Location: Southwest Watershed Research Center

Title: Assessing runoff and erosion on woodland-encroached sagebrush steppe using the Rangeland Hydrology and Erosion Model

item Williams, Christopher - Jason
item Pierson Jr, Frederick
item AL-HAMDAN, O.Z. - West Texas A & M University
item Nouwakpo, Sayjro
item Johnson, Justin
item Polyakov, Viktor
item KORMOS, P.R. - National Weather Service
item SHAFF, S.E. - Us Geological Survey (USGS)
item SPAETH, K.E. - Natural Resources Conservation Service (NRCS, USDA)

Submitted to: Ecosphere
Publication Type: Peer Reviewed Journal
Publication Acceptance Date: 2/15/2022
Publication Date: 6/19/2022
Citation: Williams, C.J., Pierson Jr., F.B., Al-Hamdan, O., Nouwakpo, S.K., Johnson, J.C., Polyakov, V.O., Kormos, P., Shaff, S., Spaeth, K. 2022. Assessing runoff and erosion on woodland-encroached sagebrush steppe using the Rangeland Hydrology and Erosion Model. Ecosphere. 13(6). Article e4145.

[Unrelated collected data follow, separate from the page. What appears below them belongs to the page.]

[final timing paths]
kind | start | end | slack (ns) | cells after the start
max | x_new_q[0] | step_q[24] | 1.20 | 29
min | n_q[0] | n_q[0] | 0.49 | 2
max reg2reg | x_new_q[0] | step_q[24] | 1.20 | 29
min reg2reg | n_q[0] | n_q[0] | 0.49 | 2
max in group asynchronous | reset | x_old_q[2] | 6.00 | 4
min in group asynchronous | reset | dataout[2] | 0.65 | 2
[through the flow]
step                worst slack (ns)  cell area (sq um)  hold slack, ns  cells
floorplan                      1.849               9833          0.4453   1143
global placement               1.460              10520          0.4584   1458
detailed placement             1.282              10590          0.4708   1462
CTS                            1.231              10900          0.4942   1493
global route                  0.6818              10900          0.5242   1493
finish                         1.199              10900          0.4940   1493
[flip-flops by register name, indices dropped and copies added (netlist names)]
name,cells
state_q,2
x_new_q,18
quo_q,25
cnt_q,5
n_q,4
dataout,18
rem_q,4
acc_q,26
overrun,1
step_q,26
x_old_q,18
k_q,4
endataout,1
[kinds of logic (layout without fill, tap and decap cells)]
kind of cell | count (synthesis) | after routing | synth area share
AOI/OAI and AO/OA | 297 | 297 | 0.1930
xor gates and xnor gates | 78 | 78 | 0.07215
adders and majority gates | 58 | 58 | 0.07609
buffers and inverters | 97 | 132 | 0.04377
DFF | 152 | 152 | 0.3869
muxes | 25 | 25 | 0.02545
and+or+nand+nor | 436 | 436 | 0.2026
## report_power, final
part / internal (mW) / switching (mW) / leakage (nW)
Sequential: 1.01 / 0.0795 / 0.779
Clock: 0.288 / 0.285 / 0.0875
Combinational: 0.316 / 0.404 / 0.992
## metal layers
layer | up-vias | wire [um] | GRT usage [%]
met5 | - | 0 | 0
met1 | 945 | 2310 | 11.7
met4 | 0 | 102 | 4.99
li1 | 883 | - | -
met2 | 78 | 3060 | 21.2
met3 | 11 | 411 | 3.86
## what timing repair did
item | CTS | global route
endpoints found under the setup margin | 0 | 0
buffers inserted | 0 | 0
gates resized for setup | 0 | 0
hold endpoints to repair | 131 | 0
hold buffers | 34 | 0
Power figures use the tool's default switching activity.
<file path="src/rtl/regfile_param.sv">
// regfile_param: parameterised register file, two read ports, two write ports,
// per-register pending (scoreboard) bits.
//
// Parameters
//   DATA_W    register width in bits
//   ADDR_W    address width; depth is 2**ADDR_W
//   ZERO_REG  1 = register 0 reads zero and ignores writes and pend_set
//   BYPASS    1 = a write in progress is forwarded to a matching read port
//
// Ports
//   clk                          clock, all state changes on the rising edge
//   rst_n                        asynchronous active-low reset
//   read_reg1/2   -> read_data1/2, pend1/2   combinational read ports
//   regWrite_a/b, write_reg_a/b, write_data_a/b   write ports (B wins on collision)
//   pend_set, pend_reg           mark a register as awaiting a result
module regfile_param #(
    parameter int DATA_W   = 16,
    parameter int ADDR_W   = 4,
    parameter int ZERO_REG = 0,
    parameter int BYPASS   = 1
) (
    input  logic              clk,
    input  logic              rst_n,
    input  logic [ADDR_W-1:0] read_reg1,
    input  logic [ADDR_W-1:0] read_reg2,
    output logic [DATA_W-1:0] read_data1,
    output logic [DATA_W-1:0] read_data2,
    input  logic              regWrite_a,
    input  logic              regWrite_b,
    input  logic [ADDR_W-1:0] write_reg_a,
    input  logic [ADDR_W-1:0] write_reg_b,
    input  logic [DATA_W-1:0] write_data_a,
    input  logic [DATA_W-1:0] write_data_b,
    input  logic              pend_set,
    input  logic [ADDR_W-1:0] pend_reg,
    output logic              pend1,
    output logic              pend2
);

    localparam int DEPTH = 1 << ADDR_W;

    logic [DATA_W-1:0] mem [DEPTH];
    logic [DEPTH-1:0]  pend_q;
    logic [DEPTH-1:0]  pend_next;

    logic we_a;
    logic we_b;
    logic pset;
    logic fwd_a1;
    logic fwd_b1;
    logic fwd_a2;
    logic fwd_b2;

    // Writes and pend marks aimed at a hardwired zero register are dropped
    // here, so nothing downstream (storage, forwarding, pending) sees them.
    assign we_a = regWrite_a && !((ZERO_REG != 0) && (write_reg_a == '0));
    assign we_b = regWrite_b && !((ZERO_REG != 0) && (write_reg_b == '0));
    assign pset = pend_set   && !((ZERO_REG != 0) && (pend_reg    == '0));

    assign fwd_a1 = (BYPASS != 0) && we_a && (write_reg_a == read_reg1);
    assign fwd_b1 = (BYPASS != 0) && we_b && (write_reg_b == read_reg1);
    assign fwd_a2 = (BYPASS != 0) && we_a && (write_reg_a == read_reg2);
    assign fwd_b2 = (BYPASS != 0) && we_b && (write_reg_b == read_reg2);

    // A write retires the pending mark; a pend_set on the same edge wins
    // because it names a newer producer for that register.
    always_comb begin
        pend_next = pend_q;
        if (we_a) pend_next[write_reg_a] = 1'b0;
        if (we_b) pend_next[write_reg_b] = 1'b0;
        if (pset) pend_next[pend_reg]    = 1'b1;
    end

    // Port B is assigned last so it wins a same-address collision.
    always_ff @(posedge clk or negedge rst_n) begin
        if (!rst_n) begin
            for (int i = 0; i < DEPTH; i++) begin
                mem[i] <= '0;
            end
            pend_q <= '0;
        end else begin
            if (we_a) mem[write_reg_a] <= write_data_a;
            if (we_b) mem[write_reg_b] <= write_data_b;
            pend_q <= pend_next;
        end
    end

    always_comb begin
        read_data1 = '0;
        pend1      = 1'b0;
        if (rst_n) begin
            if (fwd_b1) begin
                read_data1 = write_data_b;
            end else if (fwd_a1) begin
                read_data1 = write_data_a;
            end else if (!((ZERO_REG != 0) && (read_reg1 == '0))) begin
                read_data1 = mem[read_reg1];
            end
            pend1 = pend_q[read_reg1] && !(fwd_a1 || fwd_b1);
        end
    end

    always_comb begin
        read_data2 = '0;
        pend2      = 1'b0;
        if (rst_n) begin
            if (fwd_b2) begin
                read_data2 = write_data_b;
            end else if (fwd_a2) begin
                read_data2 = write_data_a;
            end else if (!((ZERO_REG != 0) && (read_reg2 == '0))) begin
                read_data2 = mem[read_reg2];
            end
            pend2 = pend_q[read_reg2] && !(fwd_a2 || fwd_b2);
        end
    end

endmodule

</file>
==> src/rtl/mem_controller_pkg.sv <==
// Shared encodings for the memory handshake: sequencer one-hot control states,
// the responder FSM states and the bus byte-enable patterns.
package mem_controller_pkg;

    localparam int CONTROL_BIT_MAX = 5;

    localparam logic [CONTROL_BIT_MAX:0] STATE_FETCH  = 6'b000001;
    localparam logic [CONTROL_BIT_MAX:0] STATE_DECODE = 6'b000010;
    localparam logic [CONTROL_BIT_MAX:0] STATE_EXEC   = 6'b000100;
    localparam logic [CONTROL_BIT_MAX:0] STATE_MEM    = 6'b001000;
    localparam logic [CONTROL_BIT_MAX:0] STATE_WB     = 6'b010000;
    localparam logic [CONTROL_BIT_MAX:0] STATE_HALT   = 6'b100000;

    typedef enum logic [1:0] {
        MEM_IDLE = 2'd0,
        MEM_REQ  = 2'd1,
        MEM_DONE = 2'd2
    } mem_state_e;

    localparam logic [1:0] BE_WORD = 2'b11;
    localparam logic [1:0] BE_LO   = 2'b01;
    localparam logic [1:0] BE_HI   = 2'b10;

endpackage

==> src/rtl/mem_lane_mux.sv <==
// Byte-lane steering: byte-enable generation and store replication on the way out,
// zero-extension of the selected lane on the way back in.
module mem_lane_mux
    import mem_controller_pkg::*;
(
    input  logic        byte_i,
    input  logic        addr0_i,
    input  logic [15:0] wdata_i,
    output logic [1:0]  be_o,
    output logic [15:0] wdata_o,
    input  logic [1:0]  rd_be_i,
    input  logic [15:0] rdata_i,
    output logic [15:0] rdata_o
);

    always_comb begin
        be_o    = BE_WORD;
        wdata_o = wdata_i;
        if (byte_i) begin
            be_o    = addr0_i ? BE_HI : BE_LO;
            wdata_o = {wdata_i[7:0], wdata_i[7:0]};
        end
    end

    // The captured enables already tell which lane a byte load targets.
    always_comb begin
        case (rd_be_i)
            BE_HI:   rdata_o = {8'h00, rdata_i[15:8]};
            BE_LO:   rdata_o = {8'h00, rdata_i[7:0]};
            default: rdata_o = rdata_i;
        endcase
    end

endmodule
`src/rtl/multicycle_ctrl.sv`:
```
// multicycle_ctrl: control unit for a multicycle RV32I core.
// A Moore FSM that steps a shared datapath (one ALU, one unified memory,
// IR/ALUOut/Data registers) through lw, sw, R-type, I-type ALU, beq and jal.
// It stalls on MemReady and, when MAX_WAIT is nonzero, enters FAULT after too
// many consecutive wait cycles. Unsupported encodings also enter FAULT, which
// is sticky until reset.
//
// Ports:
//   clk         rising-edge clock
//   reset       synchronous active-low reset (0 = reset)
//   op/funct3/funct7b5  instruction fields taken from IR
//   Zero        ALU zero flag
//   MemReady    memory completes the current access this cycle
//   AdrSrc, IRWrite, PCWrite, RegWrite, MemWrite,
//   ResultSrc, ALUSrcA, ALUSrcB, ImmSrc, ALUControl   datapath controls
//   InstrDone   one-cycle pulse in the last cycle of each instruction
//   Fault       high while in FAULT
//
// state     | meaning
// ----------+-----------------------------------------------
// FETCH     | read instruction at PC, PC <= PC+4 on MemReady
// DECODE    | compute branch/jump target into ALUOut
// MEMADR    | compute load/store address
// MEMREAD   | read data memory, wait for MemReady
// MEMWB     | write loaded data to register file
// MEMWR     | write data memory, wait for MemReady
// EXECR     | R-type ALU operation
// EXECI     | I-type ALU operation
// JAL       | PC <= target, ALUOut <= OldPC+4
// ALUWB     | write ALUOut to register file
// BEQ       | compare, PC <= target if equal
// FAULT     | unsupported encoding or wait timeout; sticky
module multicycle_ctrl #(
  parameter int MAX_WAIT = 0,
  parameter int WAITW    = 8
) (
  input  logic       clk,
  input  logic       reset,
  input  logic [6:0] op,
  input  logic [2:0] funct3,
  input  logic       funct7b5,
  input  logic       Zero,
  input  logic       MemReady,
  output logic       AdrSrc,
  output logic       IRWrite,
  output logic       PCWrite,
  output logic       RegWrite,
  output logic       MemWrite,
  output logic [1:0] ResultSrc,
  output logic [1:0] ALUSrcA,
  output logic [1:0] ALUSrcB,
  output logic [1:0] ImmSrc,
  output logic [2:0] ALUControl,
  output logic       InstrDone,
  output logic       Fault
);

  localparam logic [6:0] OP_LW  = 7'b0000011;
  localparam logic [6:0] OP_SW  = 7'b0100011;
  localparam logic [6:0] OP_R   = 7'b0110011;
  localparam logic [6:0] OP_I   = 7'b0010011;
  localparam logic [6:0] OP_JAL = 7'b1101111;
  localparam logic [6:0] OP_BEQ = 7'b1100011;

  typedef enum logic [3:0] {
    S_FETCH, S_DECODE, S_MEMADR, S_MEMREAD, S_MEMWB, S_MEMWR,
    S_EXECR, S_EXECI, S_JAL, S_ALUWB, S_BEQ, S_FAULT
  } state_t;

  state_t           state, state_nx;
  logic [WAITW-1:0] wait_cnt;
  logic             mem_state, timeout, f3_ok;
  logic             pc_update, branch, ir_wr, reg_wr, mem_wr, done;
  logic [1:0]       alu_op;

  assign mem_state = (state == S_FETCH) || (state == S_MEMREAD) || (state == S_MEMWR);
  // Timeout fires on the wait cycle after MAX_WAIT waits have already elapsed.
  assign timeout   = (MAX_WAIT != 0) && mem_state && !MemReady &&
                     (wait_cnt == WAITW'(MAX_WAIT));
  assign f3_ok     = (funct3 == 3'b000) || (funct3 == 3'b010) ||
                     (funct3 == 3'b110) || (funct3 == 3'b111);

  always_comb begin
    state_nx = state;
    case (state)
      S_FETCH:   if (MemReady) state_nx = S_DECODE;
      S_DECODE: begin
        case (op)
          OP_LW, OP_SW: state_nx = S_MEMADR;
          OP_R:         state_nx = f3_ok ? S_EXECR : S_FAULT;
          OP_I:         state_nx = f3_ok ? S_EXECI : S_FAULT;
          OP_JAL:       state_nx = S_JAL;
          OP_BEQ:       state_nx = S_BEQ;
          default:      state_nx = S_FAULT;
        endcase
      end
      S_MEMADR:  state_nx = op[5] ? S_MEMWR : S_MEMREAD;
      S_MEMREAD: if (MemReady) state_nx = S_MEMWB;
      S_MEMWB:   state_nx = S_FETCH;
      S_MEMWR:   if (MemReady) state_nx = S_FETCH;
      S_EXECR:   state_nx = S_ALUWB;
      S_EXECI:   state_nx = S_ALUWB;
      S_JAL:     state_nx = S_ALUWB;
      S_ALUWB:   state_nx = S_FETCH;
      S_BEQ:     state_nx = S_FETCH;
      S_FAULT:   state_nx = S_FAULT;
      default:   state_nx = S_FAULT;
    endcase
    if (timeout) state_nx = S_FAULT;
  end

  always_ff @(posedge clk) begin
    if (!reset) begin
      state    <= S_FETCH;
      wait_cnt <= '0;
    end else begin
      state <= state_nx;
      // Staying in a memory state means MemReady was low; any exit clears.
      if (mem_state && !MemReady && !timeout) begin
        if (wait_cnt != '1) wait_cnt <= wait_cnt + WAITW'(1);
      end else begin
        wait_cnt <= '0;
      end
    end
  end

  always_comb begin
    AdrSrc    = 1'b0;
    ResultSrc = 2'b00;
    ALUSrcA   = 2'b00;
    ALUSrcB   = 2'b00;
    alu_op    = 2'b00;
    pc_update = 1'b0;
    branch    = 1'b0;
    ir_wr     = 1'b0;
    reg_wr    = 1'b0;
    mem_wr    = 1'b0;
    done      = 1'b0;
    Fault     = 1'b0;
    case (state)
      S_FETCH: begin
        ALUSrcB   = 2'b10;
        ResultSrc = 2'b10;
        ir_wr     = MemReady;
        pc_update = MemReady;
      end
      S_DECODE: begin
        ALUSrcA = 2'b01;
        ALUSrcB = 2'b01;
      end
      S_MEMADR: begin
        ALUSrcA = 2'b10;
        ALUSrcB = 2'b01;
      end
      S_MEMREAD: AdrSrc = 1'b1;
      S_MEMWB: begin
        ResultSrc = 2'b01;
        reg_wr    = 1'b1;
        done      = 1'b1;
      end
      S_MEMWR: begin
        AdrSrc = 1'b1;
        mem_wr = 1'b1;
        done   = MemReady;
      end
      S_EXECR: begin
        ALUSrcA = 2'b10;
        alu_op  = 2'b10;
      end
      S_EXECI: begin
        ALUSrcA = 2'b10;
        ALUSrcB = 2'b01;
        alu_op  = 2'b10;
      end
      S_JAL: begin
        ALUSrcA   = 2'b01;
        ALUSrcB   = 2'b10;
        pc_update = 1'b1;
      end
      S_ALUWB: begin
        reg_wr = 1'b1;
        done   = 1'b1;
      end
      S_BEQ: begin
        ALUSrcA = 2'b10;
        alu_op  = 2'b01;
        branch  = 1'b1;
        done    = 1'b1;
      end
      S_FAULT: Fault = 1'b1;
      default: Fault = 1'b1;
    endcase
  end

  // Write enables are gated by reset so nothing commits while it is held.
  assign IRWrite   = reset & ir_wr;
  assign PCWrite   = reset & (pc_update | (branch & Zero));
  assign RegWrite  = reset & reg_wr;
  assign MemWrite  = reset & mem_wr;
  assign InstrDone = reset & done;

  always_comb begin
    ALUControl = 3'b000;
    case (alu_op)
      2'b01: ALUControl = 3'b001;
      2'b10: begin
        case (funct3)
          3'b000:  ALUControl = (funct7b5 & op[5]) ? 3'b001 : 3'b000;
          3'b010:  ALUControl = 3'b101;
          3'b110:  ALUControl = 3'b011;
          3'b111:  ALUControl = 3'b010;
          default: ALUControl = 3'b000;
        endcase
      end
      default: ALUControl = 3'b000;
    endcase
  end

  always_comb begin
    case (op)
      OP_SW:   ImmSrc = 2'b01;
      OP_BEQ:  ImmSrc = 2'b10;
      OP_JAL:  ImmSrc = 2'b11;
      default: ImmSrc = 2'b00;
    endcase
  end

endmodule

```
**config.mk**
```make
export PLATFORM = sky130hd
export DESIGN_NAME = tagged_fifo_demux
export DESIGN_NICKNAME = d
export VERILOG_FILES = /design/src/rtl/tagged_fifo_pkg.sv /design/src/rtl/arst_circular_fifo.sv /design/src/rtl/tagged_fifo_demux.sv
export SDC_FILE = /design/constraint.sdc
export NUM_CORES = 1
export LEC_CHECK = 0
export CORE_UTILIZATION = 50
export CTS_CLUSTER_SIZE = 25
export DETAILED_ROUTE_END_ITERATION = 7
export MAX_ROUTING_LAYER = met4
export PLACE_DENSITY = 0.7
export SLEW_MARGIN = 10
export SYNTH_ARGS = -nofsm -noshare
export SYNTH_HDL_FRONTEND = slang
export SYNTH_HIERARCHICAL = 1
export SYNTH_SLANG_ARGS = --single-unit
```
**constraint.sdc**
```tcl
create_clock -name clk -period 3 [get_ports clk]
set_clock_uncertainty 0.05 [all_clocks]
set_input_delay 0.6 -clock clk [delete_from_list [all_inputs] [get_ports clk]]
set_output_delay 0.6 -clock clk [all_outputs]
set_load 0.01 [all_outputs]
```
**src/rtl/tagged_fifo_pkg.sv**
```systemverilog
// ----------------------------------------------------------------------------
// tagged_fifo_pkg: width helpers and slice indexing for the tagged FIFO demux.
// Rev 1.0
// ----------------------------------------------------------------------------
`default_nettype none

package tagged_fifo_pkg;

  function automatic int tag_width(input int num_fifos);
    return (num_fifos > 1) ? $clog2(num_fifos) : 1;
  endfunction

  function automatic int cnt_width(input int depth);
    return $clog2(depth + 1);
  endfunction

  // Index bits plus one wrap bit, so full and empty are distinguishable.
  function automatic int ptr_width(input int depth);
    return $clog2(depth) + 1;
  endfunction

  function automatic int slice_lsb(input int idx, input int width);
    return idx * width;
  endfunction

endpackage

`default_nettype wire

```
**src/rtl/arst_circular_fifo.sv**
```systemverilog
// ----------------------------------------------------------------------------
// arst_circular_fifo: show-ahead circular FIFO with wrap-bit pointers.
// Rev 1.0
// ----------------------------------------------------------------------------
`default_nettype none

module arst_circular_fifo
  import tagged_fifo_pkg::*;
#(
  parameter int WIDTH    = 8,
  parameter int DEPTH    = 4,
  parameter int CNTWIDTH = cnt_width(DEPTH)
) (
  input  logic                clk,
  input  logic                rst_n,
  input  logic                push,
  input  logic                pop,
  input  logic [WIDTH-1:0]    data_in,
  output logic                full,
  output logic                empty,
  output logic [CNTWIDTH-1:0] count,
  output logic [WIDTH-1:0]    data_out
);

  localparam int PTRWIDTH = ptr_width(DEPTH);
  localparam int IDXWIDTH = PTRWIDTH - 1;

  logic [PTRWIDTH-1:0] wr_ptr_q, wr_ptr_d;
  logic [PTRWIDTH-1:0] rd_ptr_q, rd_ptr_d;
  logic [PTRWIDTH-1:0] occupancy;
  logic [WIDTH-1:0]    mem_q [DEPTH];
  logic                push_en;
  logic                pop_en;

  assign empty     = (wr_ptr_q == rd_ptr_q);
  assign full      = (wr_ptr_q[IDXWIDTH-1:0] == rd_ptr_q[IDXWIDTH-1:0]) &&
                     (wr_ptr_q[PTRWIDTH-1] != rd_ptr_q[PTRWIDTH-1]);
  assign occupancy = wr_ptr_q - rd_ptr_q;
  assign count     = CNTWIDTH'(occupancy);

  // Both qualifiers look only at registered state: no same-cycle bypass.
  assign push_en = push & ~full;
  assign pop_en  = pop & ~empty;

  assign wr_ptr_d = push_en ? wr_ptr_q + 1'b1 : wr_ptr_q;
  assign rd_ptr_d = pop_en  ? rd_ptr_q + 1'b1 : rd_ptr_q;

  assign data_out = empty ? '0 : mem_q[rd_ptr_q[IDXWIDTH-1:0]];

  always_ff @(posedge clk or negedge rst_n) begin
    if (!rst_n) begin
      wr_ptr_q <= '0;
      rd_ptr_q <= '0;
    end else begin
      wr_ptr_q <= wr_ptr_d;
      rd_ptr_q <= rd_ptr_d;
    end
  end

  always_ff @(posedge clk) begin
    if (push_en) begin
      mem_q[wr_ptr_q[IDXWIDTH-1:0]] <= data_in;
    end
  end

endmodule

`default_nettype wire

```
**src/rtl/tagged_fifo_demux.sv**
```systemverilog
// ----------------------------------------------------------------------------
// tagged_fifo_demux: steers a tagged input stream into per-destination FIFOs.
// Rev 1.0
// ----------------------------------------------------------------------------
`default_nettype none

module tagged_fifo_demux
  import tagged_fifo_pkg::*;
#(
  parameter int NUM_FIFOS = 4,
  parameter int WIDTH     = 8,
  parameter int DEPTH     = 4,
  parameter int TAGWIDTH  = tag_width(NUM_FIFOS),
  parameter int CNTWIDTH  = cnt_width(DEPTH)
) (
  input  logic                          clk,
  input  logic                          rst_n,
  input  logic                          in_vld,
  input  logic [TAGWIDTH-1:0]           in_tag,
  input  logic [WIDTH-1:0]              in_data,
  output logic                          in_rdy,
  input  logic [NUM_FIFOS-1:0]          pop,
  output logic [NUM_FIFOS*WIDTH-1:0]    flat_data_out,
  output logic [NUM_FIFOS-1:0]          empty,
  output logic [NUM_FIFOS-1:0]          full,
  output logic [NUM_FIFOS*CNTWIDTH-1:0] count,
  output logic                          tag_err
);

  localparam logic [TAGWIDTH:0] NUM_TAGS = (TAGWIDTH + 1)'(NUM_FIFOS);

  logic                 tag_valid;
  logic                 sel_full;
  logic                 accept;
  logic [NUM_FIFOS-1:0] tag_hit;
  logic [NUM_FIFOS-1:0] push_vec;
  logic                 tag_err_q, tag_err_d;

  assign tag_valid = ({1'b0, in_tag} < NUM_TAGS);

  always_comb begin
    tag_hit  = '0;
    sel_full = 1'b0;
    for (int i = 0; i < NUM_FIFOS; i++) begin
      if (in_tag == TAGWIDTH'(i)) begin
        tag_hit[i] = 1'b1;
        sel_full   = full[i];
      end
    end
  end

  // Out-of-range tags are always accepted so a bad producer cannot stall the path.
  assign in_rdy    = ~tag_valid | ~sel_full;
  assign accept    = in_vld & in_rdy;
  assign push_vec  = tag_hit & {NUM_FIFOS{accept}};
  assign tag_err_d = tag_err_q | (accept & ~tag_valid);
  assign tag_err   = tag_err_q;

  always_ff @(posedge clk or negedge rst_n) begin
    if (!rst_n) begin
      tag_err_q <= 1'b0;
    end else begin
      tag_err_q <= tag_err_d;
    end
  end

  for (genvar i = 0; i < NUM_FIFOS; i++) begin : g_fifo
    arst_circular_fifo #(
      .WIDTH    (WIDTH),
      .DEPTH    (DEPTH),
      .CNTWIDTH (CNTWIDTH)
    ) u_fifo (
      .clk      (clk),
      .rst_n    (rst_n),
      .push     (push_vec[i]),
      .pop      (pop[i]),
      .data_in  (in_data),
      .full     (full[i]),
      .empty    (empty[i]),
      .count    (count[slice_lsb(i, CNTWIDTH) +: CNTWIDTH]),
      .data_out (flat_data_out[slice_lsb(i, WIDTH) +: WIDTH])
    );
  end

`ifdef FORMAL
  for (genvar i = 0; i < NUM_FIFOS; i++) begin : g_formal
    a_count_bound: assert property (@(posedge clk) disable iff (!rst_n)
      count[slice_lsb(i, CNTWIDTH) +: CNTWIDTH] <= CNTWIDTH'(DEPTH));
    a_full_empty: assert property (@(posedge clk) disable iff (!rst_n)
      !(full[i] && empty[i]));
    a_others_stable: assert property (@(posedge clk) disable iff (!rst_n)
      (accept && !tag_hit[i] && !pop[i]) |=>
        ($stable(count[slice_lsb(i, CNTWIDTH) +: CNTWIDTH]) &&
         $stable(flat_data_out[slice_lsb(i, WIDTH) +: WIDTH])));
  end
`endif

endmodule

`default_nettype wire
```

Interpretive Summary: Public and private land managers throughout the western US are challenged with selecting and implementing effective tree removal treatments to mitigate ecohydrologic impacts of woodland encroachment on sagebrush rangelands. The primary challenge is forecasting the hydrologic and erosion benefits of potential treatments without extensive data and without expensive and laborious hydrologic field studies. The Rangeland Hydrology and Erosion Model (RHEM) is a free web-based model for assessing rangeland hydrologic and erosional responses to conservation practices but has not been extensively evaluated for application on woodlands and in assessment of tree removal. This study utilized measured runoff, erosion, vegetation, ground cover, and soils data from rainfall simulation studies to evaluate RHEM performance in predicting hillslope runoff and erosion responses on intact woodland sites before and 9 yr after tree removal. RHEM performance across two woodland sites and multiple treatment applications was “good” to “very good’ based on model statistics. Further, RHEM effectively predicted measured hydrologic and erosion responses for the intact woodlands and for conditions following tree removal by fire, cutting, and shredding treatments. Results from the model testing yielded multiple possible model frameworks for applying RHEM to diverse woodlands conditions. This study is the first published direct assessment of RHEM application to woodlands, and the frameworks developed therein provide land managers valuable insight for applying RHEM in assessment of hydrologic vulnerability and erosion potential for diverse management scenarios.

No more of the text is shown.